第1実施形態のガスケット3と共通する箇所には共通の符号を付し、共通する箇所の説明は省略する。図中、LBは配管1Bの軸心を示す。
第3実施形態のガスケット3Bは、ハウジングを構成する壁体101に設けられた貫通孔10に1本の配管1Bを接続するガスケットとして適用した例であり、配管1Bはハウジング内に深く挿入される長さを備えている。ガスケット3Bは、壁体101に設けられた貫通孔10と貫通孔10に挿入される配管1Bとの間を密封する。配管1Bは、樹脂材等の中空の円筒状体からなり、配管1Bの外周には、径方向外向きに突出して形成された環状の鍔部12を備えている。配管1Bは、第2実施形態に示す配管1Aと同様、第1実施形態に示す第一配管1とは、凹部11を備えていない点で形状が異なるが、第3実施形態のガスケット3Bの内シール領域S1が形成された部位に対応する外周面30bには、環状部材13が嵌合されている。鍔部12には、ビス等の固定具が挿通される挿通孔(不図示)が形成されており、この鍔部12を不図示の固定具によって壁体101の外側面に固着することにより、配管1Bが壁体101に固定される。ガスケット3Bは、鍔部12近傍の配管1Bの外周にガスケット3Bが外嵌され、第1実施形態で説明したものと同様に構成された第1保持部30を備えるとともに、第1実施形態では繋ぎ部50に設けられた外周突部51が、外周リップ部31に隣接して設けられている。よって、ガスケット3Bは、内周リップ部32と、内周突部33と、外周リップ部31と、平坦部34と、端部35と有した第1保持部30と、外周突部51とを備えている。また、第3実施形態に係るガスケット3Bにおいても、第1保持部30に設けられた内シール領域S1と外シール領域S2とが、
図6(a)及び
図6(b)に示すように径方向に重ならない位置に設けられている点は、さらに内シール領域S1は、外シール領域S2より配管1Bの挿入方向に対して反対側に設けられている点は、第1実施形態と同様である。
【0044】
第3実施形態に示すガスケット3Bのように繋ぎ部及び第2保持部を備えていないガスケットであても、第1保持部30に設けられた内シール領域S1と外シール領域S2とが、径方向に重ならない位置に設けたものとすれば、配管1Bにガスケット3Bを嵌合し組み付けた状態で、壁体101の貫通孔10に挿入する際、挿入荷重の上昇を防ぐことができ、組み付け性がよいものとできる。

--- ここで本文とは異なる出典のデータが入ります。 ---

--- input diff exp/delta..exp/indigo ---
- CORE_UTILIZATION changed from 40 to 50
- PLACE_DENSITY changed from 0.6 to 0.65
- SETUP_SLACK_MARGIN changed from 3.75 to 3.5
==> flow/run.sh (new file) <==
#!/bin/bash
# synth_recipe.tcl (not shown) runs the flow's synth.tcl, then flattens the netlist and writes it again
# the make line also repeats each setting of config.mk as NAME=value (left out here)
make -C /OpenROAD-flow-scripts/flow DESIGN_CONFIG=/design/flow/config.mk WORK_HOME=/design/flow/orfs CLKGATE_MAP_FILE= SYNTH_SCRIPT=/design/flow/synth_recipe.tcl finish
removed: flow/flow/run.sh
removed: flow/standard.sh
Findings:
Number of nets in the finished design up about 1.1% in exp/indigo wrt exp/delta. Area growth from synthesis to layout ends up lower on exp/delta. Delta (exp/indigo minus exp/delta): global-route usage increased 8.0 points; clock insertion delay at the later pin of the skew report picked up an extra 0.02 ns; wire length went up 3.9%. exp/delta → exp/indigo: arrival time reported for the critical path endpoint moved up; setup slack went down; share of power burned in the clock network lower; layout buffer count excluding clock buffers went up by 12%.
Source: an optimization exercise on an open RTL-to-GDS flow (aim: small area, a short achievable clock period and few clock cycles). Production flows keep margins and buffers that such runs may drop. At most, simulation tests tie the RTL to the original design; equivalence was not proved. Function not checked in run 1: the RTL went through the layout flow alone. The clock cells of runs 2 to 7 come from the design's own scripts or RTL, not from TritonCTS. The clock port is modelled as an ideal driver, which makes a skipped or thinned clock tree look cheaper than it is; a real chip needs a root buffer or a tree. No activity file was given, so power comes from the tool's default toggle rates.

$ cat flow/flow/run.sh
#!/bin/bash
# Own layout flow: the standard ORFS flow, except that the clock tree is
# built by flow/cts.tcl (a copy of ORFS's cts.tcl whose TritonCTS call is
# replaced by one level of clock buffers, see manual_clock_tree there).
# Every tool's output goes to a log in this folder.
set -euo pipefail
W=$(pwd)
rm -rf "$W/scripts"
cp -r "$FLOW_HOME/scripts" "$W/scripts"
cp "$W/flow/cts.tcl" "$W/scripts/cts.tcl"
export SCRIPTS_DIR="$W/scripts"
export CLKTREE_NBUF=${CLKTREE_NBUF:-4}
export CLKTREE_BUF=${CLKTREE_BUF:-sky130_fd_sc_hd__clkbuf_16}
[ -f "$W/flow/env.sh" ] && source "$W/flow/env.sh"
bash standard.sh synth > "$W/flow_synth.log" 2>&1
bash standard.sh floorplan > "$W/flow_floorplan.log" 2>&1
bash standard.sh place > "$W/flow_place.log" 2>&1
bash standard.sh cts > "$W/flow_cts.log" 2>&1
bash standard.sh finish > "$W/flow_finish.log" 2>&1
test -s "$W/out/final.def"
$ cat flow/flow/cts.tcl
utl::set_metrics_stage "cts__{}"
source $::env(SCRIPTS_DIR)/load.tcl
source $::env(SCRIPTS_DIR)/lec_check.tcl
erase_non_stage_variables cts
load_design 3_place.odb 3_place.sdc
source_step_tcl PRE CTS

# Clone clock tree inverters next to register loads
# so cts does not try to buffer the inverted clocks.
repair_clock_inverters

proc save_progress { stage } {
  puts "Run 'make gui_$stage.odb' to load progress snapshot"
  orfs_write_db $::env(RESULTS_DIR)/$stage.odb
  orfs_write_sdc $::env(RESULTS_DIR)/$stage.sdc
}

# Run CTS
set cts_args [list \
  -sink_clustering_enable \
  -repair_clock_nets]

append_env_var cts_args CTS_BUF_DISTANCE -distance_between_buffers 1
append_env_var cts_args CTS_CLUSTER_SIZE -sink_clustering_size 1
append_env_var cts_args CTS_CLUSTER_DIAMETER -sink_clustering_max_diameter 1
append_env_var cts_args CTS_BUF_LIST -buf_list 1
append_env_var cts_args CTS_LIB_NAME -library 1


if { [env_var_exists_and_non_empty CTS_ARGS] } {
  set cts_args $::env(CTS_ARGS)
}

set_dont_use $::env(DONT_USE_CELLS)

proc manual_clock_tree { nb bufname } {
  set block [ord::get_db_block]
  set clknet [[get_net -of_objects [get_ports clk]] name]
  set clknet [$block findNet $clknet]
  set master [[ord::get_db] findMaster $bufname]
  set pts {}
  foreach it [$clknet getITerms] {
    set b [[$it getInst] getBBox]
    lappend pts [list [expr {([$b xMin] + [$b xMax]) / 2}] [expr {([$b yMin] + [$b yMax]) / 2}] $it]
  }
  # k-means on the clock pins, seeded along the diagonal of their box
  set xs [lsort -integer [lmap p $pts {lindex $p 0}]]
  set ys [lsort -integer [lmap p $pts {lindex $p 1}]]
  set x0 [lindex $xs 0]; set x1 [lindex $xs end]
  set y0 [lindex $ys 0]; set y1 [lindex $ys end]
  set cent {}
  if {$nb == 4} {
    foreach fx {0.25 0.75} { foreach fy {0.25 0.75} {
      lappend cent [list [expr {$x0 + $fx * ($x1 - $x0)}] [expr {$y0 + $fy * ($y1 - $y0)}]] } }
  } else {
    for {set i 0} {$i < $nb} {incr i} {
      set f [expr {($i + 0.5) / $nb}]
      lappend cent [list [expr {$x0 + $f * ($x1 - $x0)}] [expr {$y0 + 0.5 * ($y1 - $y0)}]]
    }
  }
  for {set iter 0} {$iter < 30} {incr iter} {
    set grp [lrepeat $nb {}]
    foreach p $pts {
      set best 0; set bd 1e30
      for {set i 0} {$i < $nb} {incr i} {
        set c [lindex $cent $i]
        set d [expr {abs([lindex $p 0] - [lindex $c 0]) + abs([lindex $p 1] - [lindex $c 1])}]
        if {$d < $bd} { set bd $d; set best $i }
      }
      lset grp $best [concat [lindex $grp $best] [list $p]]
    }
    set newc {}
    for {set i 0} {$i < $nb} {incr i} {
      set g [lindex $grp $i]
      if {[llength $g] == 0} { lappend newc [lindex $cent $i]; continue }
      set sx 0; set sy 0
      foreach p $g { set sx [expr {$sx + [lindex $p 0]}]; set sy [expr {$sy + [lindex $p 1]}] }
      lappend newc [list [expr {double($sx) / [llength $g]}] [expr {double($sy) / [llength $g]}]]
    }
    set cent $newc
  }
  for {set i 0} {$i < $nb} {incr i} {
    set g [lindex $grp $i]
    if {[llength $g] == 0} { continue }
    set inst [odb::dbInst_create $block $master clkbuf_m$i]
    set net [odb::dbNet_create $block clknet_m$i]
    $net setSigType CLOCK
    foreach p $g { set it [lindex $p 2]; $it disconnect; $it connect $net }
    set c [lindex $cent $i]
    $inst setLocation [expr {int([lindex $c 0]) - [$master getWidth] / 2}] [expr {int([lindex $c 1]) - [$master getHeight] / 2}]
    $inst setPlacementStatus PLACED
    [$inst findITerm A] connect $clknet
    [$inst findITerm X] connect $net
    puts "clock buffer clkbuf_m$i ($bufname) drives [llength $g] clock pins"
  }
  set_propagated_clock [all_clocks]
}
manual_clock_tree $::env(CLKTREE_NBUF) $::env(CLKTREE_BUF)

utl::push_metrics_stage "cts__{}__pre_repair_timing"
log_cmd estimate_parasitics -placement
if { $::env(DETAILED_METRICS) } {
  report_metrics 4 "cts pre-repair-timing"
}
utl::pop_metrics_stage

set_placement_padding -global \
  -left $::env(CELL_PAD_IN_SITES_DETAIL_PLACEMENT) \
  -right $::env(CELL_PAD_IN_SITES_DETAIL_PLACEMENT)

set result [catch { detailed_placement } msg]
if { $result != 0 } {
  save_progress 4_1_error
  error "Detailed placement failed in CTS: $msg"
}

log_cmd estimate_parasitics -placement

if { $::env(CTS_SNAPSHOTS) } {
  save_progress 4_1_pre_repair_hold_setup
}

if { !$::env(SKIP_CTS_REPAIR_TIMING) } {
  if { $::env(EQUIVALENCE_CHECK) } {
    write_eqy_verilog 4_before_rsz.v
  }
  if { $::env(LEC_CHECK) } {
    write_lec_verilog 4_before_rsz_lec.v
  }

  repair_timing_helper

  if { $::env(EQUIVALENCE_CHECK) } {
    run_equivalence_test
  }
  if { $::env(LEC_CHECK) } {
    write_lec_verilog 4_after_rsz_lec.v
    run_lec_test 4_rsz 4_before_rsz_lec.v 4_after_rsz_lec.v
  }

  set result [catch { detailed_placement } msg]
  if { $result != 0 } {
    save_progress 4_1_error
    error "Detailed placement failed in CTS: $msg"
  }

  check_placement -verbose
}

report_metrics 4 "cts final"

source_step_tcl POST CTS

orfs_write_db $::env(RESULTS_DIR)/4_1_cts.odb
orfs_write_sdc $::env(RESULTS_DIR)/4_cts.sdc
$ cat flow/standard.sh
#!/bin/bash
# synth_recipe.tcl (not shown) runs the flow's synth.tcl, then flattens the netlist and writes it again
# the make line also repeats each setting of config.mk as NAME=value (left out here)
make -C /OpenROAD-flow-scripts/flow DESIGN_CONFIG=/design/flow/config.mk WORK_HOME=/design/flow/orfs CLKGATE_MAP_FILE= SYNTH_SCRIPT=/design/flow/synth_recipe.tcl "${@:-finish}"
$ cat flow/config.mk
export PLATFORM = sky130hd
export DESIGN_NAME = ELA
export DESIGN_NICKNAME = ELA
export VERILOG_FILES = /design/flow/design.v
export SDC_FILE = /design/flow/constraint.sdc
export NUM_CORES = 8
export LEC_CHECK = 0
export CAP_MARGIN = 20
export CORE_MARGIN = 2
export CORE_UTILIZATION = 40
export SETUP_SLACK_MARGIN = 3.3
export SLEW_MARGIN = 20
$ cat flow/constraint.sdc
create_clock -name core_clock -period 5.0 [get_ports {clk}]
set_input_delay 1.0000 -clock core_clock [delete_from_list [all_inputs] [get_ports {clk}]]
set_output_delay 1.0000 -clock core_clock [all_outputs]
set_load 0.01 [all_outputs]
From an optimization exercise on the open Yosys and OpenROAD flow, aimed at small area; shortcuts taken in it are not production practice. In this exercise RTL edits were held to simulation tests only and were not proved equivalent to the original.

--- flow/constraint.sdc ---
create_clock -name core_clock -period 40.0 [get_ports {AUD_BCLK}]
set_input_delay 8.0000 -clock core_clock [delete_from_list [all_inputs] [get_ports {AUD_BCLK}]]
set_output_delay 8.0000 -clock core_clock [all_outputs]
set_load 0.01 [all_outputs]
--- flow/design.v ---
module lp_ch(input [15:0] y, input [12:0] t1, input c1, output [15:0] yn);
wire pos = ~y[15];
wire [7:0] uh = y[15:8];
wire [7:0] ul = y[7:0];
wire [13:0] m;
wire a1 = uh[0] | 1'b0;
wire a2 = uh[0] ^ 1'b0;
wire a3, a4;
assign a3 = uh[1] ^ a1; assign a4 = uh[1] | a1;
wire a5, a6;
fa a5_c(uh[2], a4, ~pos, a5, a6);
wire a7, a8;
fa a7_c(uh[0], pos, ~uh[3], a7, a8);
wire a9 = ~a6 & a7;
wire a10 = a6 ^ a7;
wire a11, a12;
fa a11_c(uh[1], ul[0], a8, a11, a12);
wire a13, a14;
fa a13_c(a9, a11, ~uh[4], a13, a14);
wire a15, a16;
fa a15_c(uh[2], ul[1], a12, a15, a16);
wire a17, a18;
fa a17_c(a14, a15, ~uh[5], a17, a18);
wire a19, a20;
fa a19_c(uh[3], ul[2], a16, a19, a20);
wire a21, a22;
fa a21_c(a18, a19, ~uh[6], a21, a22);
wire a23, a24;
fa a23_c(uh[4], uh[7], ul[3], a23, a24);
wire a25, a26;
fa a25_c(pos, a20, a22, a25, a26);
wire a27, a28;
fa a27_c(a23, a25, ~1'b0, a27, a28);
wire a29, a30;
fa a29_c(uh[5], ul[4], a24, a29, a30);
wire a31, a32;
fa a31_c(a26, a28, a29, a31, a32);
wire a33 = ~1'b0 & a31;
wire a34 = 1'b0 ^ a31;
wire a35, a36;
fa a35_c(uh[6], ul[5], a30, a35, a36);
wire a37, a38;
fa a37_c(a32, a33, a35, a37, a38);
wire a39 = ~1'b0 & a37;
wire a40 = 1'b0 ^ a37;
wire a41, a42;
fa a41_c(ul[6], a36, a38, a41, a42);
wire a43, a44;
fa a43_c(a39, a41, ~uh[7], a43, a44);
wire a45, a46;
fa a45_c(ul[7], a42, a44, a45, a46);
wire a47 = ~1'b0 & a45;
wire a48 = 1'b0 ^ a45;
wire a49, a50;
fa a49_c(a46, a47, ~1'b0, a49, a50);
wire a51 = 1'b0 ^ a50;
assign m[0] = a2;
assign m[1] = a3;
assign m[2] = ~a5;
assign m[3] = ~a10;
assign m[4] = a13;
assign m[5] = a17;
assign m[6] = a21;
assign m[7] = a27;
assign m[8] = ~a34;
assign m[9] = ~a40;
assign m[10] = a43;
assign m[11] = ~a48;
assign m[12] = a49;
assign m[13] = ~a51;
wire [6:0] mh = m[13:7];
wire [6:0] ml = m[6:0];
wire [9:0] p;
wire b1, b2;
ha b1_c(mh[0], ~ml[0], b1, b2);
wire b3, b4;
fa b3_c(mh[1], b2, ~ml[1], b3, b4);
wire b5, b6;
ha b5_c(mh[0], mh[2], b5, b6);
wire b7, b8;
fa b7_c(b4, b5, ~ml[2], b7, b8);
wire b9, b10;
fa b9_c(mh[0], mh[1], mh[3], b9, b10);
wire b11, b12;
ha b11_c(b6, b8, b11, b12);
wire b13, b14;
fa b13_c(b9, b11, ~ml[3], b13, b14);
wire b15, b16;
fa b15_c(mh[1], mh[2], mh[4], b15, b16);
wire b17, b18;
fa b17_c(b10, b12, b14, b17, b18);
wire b19, b20;
fa b19_c(b15, b17, ~ml[4], b19, b20);
wire b21, b22;
fa b21_c(mh[2], mh[3], mh[5], b21, b22);
wire b23, b24;
fa b23_c(b16, b18, b20, b23, b24);
wire b25, b26;
fa b25_c(b21, b23, ~ml[5], b25, b26);
wire b27, b28;
ha b27_c(mh[3], mh[4], b27, b28);
wire b29, b30;
fa b29_c(b22, b24, b26, b29, b30);
wire b31, b32;
fa b31_c(ml[6], mh[6], ~b27, b31, b32);
wire b33 = ~b29 & b31;
wire b34 = b29 ^ b31;
wire b35, b36;
ha b35_c(mh[4], mh[5], b35, b36);
wire b37, b38;
fa b37_c(b28, b30, b35, b37, b38);
wire b39, b40;
fa b39_c(b32, b33, ~b37, b39, b40);
wire b41, b42;
fa b41_c(mh[5], b36, b38, b41, b42);
wire b43, b44;
fa b43_c(mh[6], b40, ~b41, b43, b44);
wire b45 = mh[6] ^ b44 ^ ~b42;
assign p[0] = ~b1;
assign p[1] = ~b3;
assign p[2] = ~b7;
assign p[3] = ~b13;
assign p[4] = ~b19;
assign p[5] = ~b25;
assign p[6] = ~b34;
assign p[7] = b39;
assign p[8] = b43;
assign p[9] = b45;
wire g1 = $signed(p) >= 10'sd141;
wire l0 = p[9];
wire l1 = $signed(p) < -10'sd141;
wire l2 = $signed(p) < -10'sd282;
wire l3 = $signed(p) < -10'sd423;
wire f1, f2;
fa f1_c(t1[0], c1, y[0], f1, f2);
wire f3, f4;
fa f3_c(l0, l1, l2, f3, f4);
wire f5, f6;
fa f5_c(l3, f1, f3, f5, f6);
wire f7, f8;
fa f7_c(uh[0], mh[0], g1, f7, f8);
wire f9, f10;
ha f9_c(f7, ~f5, f9, f10);
wire f11, f12;
fa f11_c(t1[1], y[1], f2, f11, f12);
wire f13, f14;
fa f13_c(f4, f6, f11, f13, f14);
wire f15, f16;
fa f15_c(uh[1], mh[1], f8, f15, f16);
wire f17, f18;
fa f17_c(f10, f15, ~f13, f17, f18);
wire f19, f20;
fa f19_c(t1[2], y[2], uh[0], f19, f20);
wire f21, f22;
fa f21_c(f12, f14, f19, f21, f22);
wire f23, f24;
fa f23_c(uh[2], mh[2], f16, f23, f24);
wire f25, f26;
fa f25_c(f18, f23, ~f21, f25, f26);
wire f27, f28;
fa f27_c(t1[3], y[3], uh[1], f27, f28);
wire f29, f30;
fa f29_c(f20, f22, f27, f29, f30);
wire f31, f32;
fa f31_c(uh[3], mh[3], f24, f31, f32);
wire f33, f34;
fa f33_c(f26, f31, ~f29, f33, f34);
wire f35, f36;
fa f35_c(t1[4], y[4], uh[2], f35, f36);
wire f37, f38;
fa f37_c(f28, f30, f35, f37, f38);
wire f39, f40;
fa f39_c(uh[4], mh[4], f32, f39, f40);
wire f41, f42;
fa f41_c(f34, f39, ~f37, f41, f42);
wire f43, f44;
fa f43_c(t1[5], y[5], uh[3], f43, f44);
wire f45, f46;
fa f45_c(f36, f38, f43, f45, f46);
wire f47, f48;
fa f47_c(uh[0], uh[5], mh[5], f47, f48);
wire f49, f50;
ha f49_c(f40, f42, f49, f50);
wire f51, f52;
fa f51_c(f47, f49, ~f45, f51, f52);
wire f53, f54;
fa f53_c(t1[6], y[6], uh[4], f53, f54);
wire f55, f56;
fa f55_c(mh[6], f44, f46, f55, f56);
wire f57, f58;
ha f57_c(uh[1], uh[6], f57, f58);
wire f59, f60;
fa f59_c(f48, f50, f52, f59, f60);
wire f61, f62;
fa f61_c(f53, f55, ~f57, f61, f62);
wire f63 = ~f59 & f61;
wire f64 = f59 ^ f61;
wire f65, f66;
fa f65_c(t1[7], y[7], uh[5], f65, f66);
wire f67, f68;
fa f67_c(uh[7], f54, f56, f67, f68);
wire f69, f70;
fa f69_c(f62, f63, f65, f69, f70);
wire f71, f72;
fa f71_c(uh[2], f58, f60, f71, f72);
wire f73, f74;
fa f73_c(f67, f69, ~f71, f73, f74);
wire f75, f76;
fa f75_c(t1[8], y[8], uh[6], f75, f76);
wire f77, f78;
fa f77_c(f66, f68, f70, f77, f78);
wire f79, f80;
fa f79_c(f74, f75, f77, f79, f80);
wire f81, f82;
ha f81_c(uh[3], f72, f81, f82);
wire f83 = f79 & ~f81;
wire f84 = f79 ^ f81;
wire f85, f86;
fa f85_c(t1[9], y[9], f76, f85, f86);
wire f87, f88;
fa f87_c(f78, f80, f83, f87, f88);
wire f89, f90;
fa f89_c(uh[4], uh[7], f82, f89, f90);
wire f91, f92;
fa f91_c(f85, f87, ~f89, f91, f92);
wire f93, f94;
fa f93_c(t1[10], y[10], f86, f93, f94);
wire f95, f96;
fa f95_c(f88, f92, f93, f95, f96);
wire f97, f98;
ha f97_c(uh[5], f90, f97, f98);
wire f99 = f95 & ~f97;
wire f100 = f95 ^ f97;
wire f101, f102;
fa f101_c(t1[11], y[11], f94, f101, f102);
wire f103, f104;
fa f103_c(f96, f99, f101, f103, f104);
wire f105, f106;
ha f105_c(uh[6], f98, f105, f106);
wire f107 = f103 & ~f105;
wire f108 = f103 ^ f105;
wire f109, f110;
fa f109_c(y[12], uh[7], f102, f109, f110);
wire f111, f112;
fa f111_c(f104, f107, f109, f111, f112);
wire f113, f114;
ha f113_c(t1[12], f106, f113, f114);
wire f115 = f111 & ~f113;
wire f116 = f111 ^ f113;
wire f117, f118;
fa f117_c(y[13], f110, f112, f117, f118);
wire f119, f120;
fa f119_c(f115, f117, ~f114, f119, f120);
wire f121, f122;
fa f121_c(y[14], f118, f120, f121, f122);
wire f123 = ~1'b0 & f121;
wire f124 = 1'b0 ^ f121;
wire f125 = f122 ^ f123 ^ ~y[15];
assign yn[0] = ~f9;
assign yn[1] = ~f17;
assign yn[2] = ~f25;
assign yn[3] = ~f33;
assign yn[4] = ~f41;
assign yn[5] = ~f51;
assign yn[6] = ~f64;
assign yn[7] = f73;
assign yn[8] = ~f84;
assign yn[9] = f91;
assign yn[10] = ~f100;
assign yn[11] = ~f108;
assign yn[12] = ~f116;
assign yn[13] = f119;
assign yn[14] = ~f124;
assign yn[15] = f125;
endmodule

また
図6(b)に示すように配管1Bの軸心LBと貫通孔10の軸心Lがずれて偏心した場合でも、内シール領域S1と外シール領域S2とが径方向に重ならない位置に設けられているので、偏心時の内外シール領域S1,S2の面圧変動や内部応力に影響を受けず、シール性を維持することができる。さらに外周突部51が、外周リップ部31の挿入方向側に隣接して断面山型形状で且つ貫通孔10の内周面10aに弾接するように設けられているので、外周突部51が貫通孔10の内周面10aに確実に当接させることができる。よって、この外周突部51の存在によっても、
図6(b)に示すように偏心しようとする配管1Bの姿勢を第1実施形態の
図4と同様、正しい位置に保持することができる。またこのように配管1Bが偏心した場合でも、外周突部51が貫通孔10の内周面10aに当接して外周リップ部31の過圧縮を抑制し、外周リップ部31のシール面圧に影響を与えることを防止してシール性を維持できる。さらに第3実施形態に示すガスケット3Bにおいても、内シール領域S1は、外シール領域S2より配管1Bの挿入方向に対して反対側に設けられ、内シール領域S1が形成された部位に対応する外周面30bが平坦部34とされ、平坦部34は、環状部材13が平坦部34に沿って嵌合されている。よって、配管1Bが偏心しても内シール領域S1に配された内周リップ部32,32は安定したシール性を確保できる。
【0045】
なお、前記実施形態では、自動車用のインバータケース100内に配設された第二配管2と、インバータケース100の外部に配設された第一配管1とをガスケット3によって接続する配管接続構造及びこれに用いられるガスケット3に適用した例について述べたが、壁体の貫通孔において、それぞれが軸方向に離間した状態で対向配置された第一配管及び第二配管を接続部材を介して接続する配管接続構造であれば、他の配管接続構造にも同様に適用可能である。また、ガスケット3の構成も一例であって、図例に限定されるものではなく、リップ部42,突部43,外周リップ部31,内周リップ部32,内周突部33,外周突部51の個数・形状(突出量、突出幅等)等も図例に限定されるものではない。さらに図示していないが、例えば第2保持部40に設けられる当接部41ba及び窪み部41cの構成も図例に限定されず、当接部41ba及び窪み部41cの形成面積に大小があってもよいし、リップ部42の形成個数と一致していなくてもよい。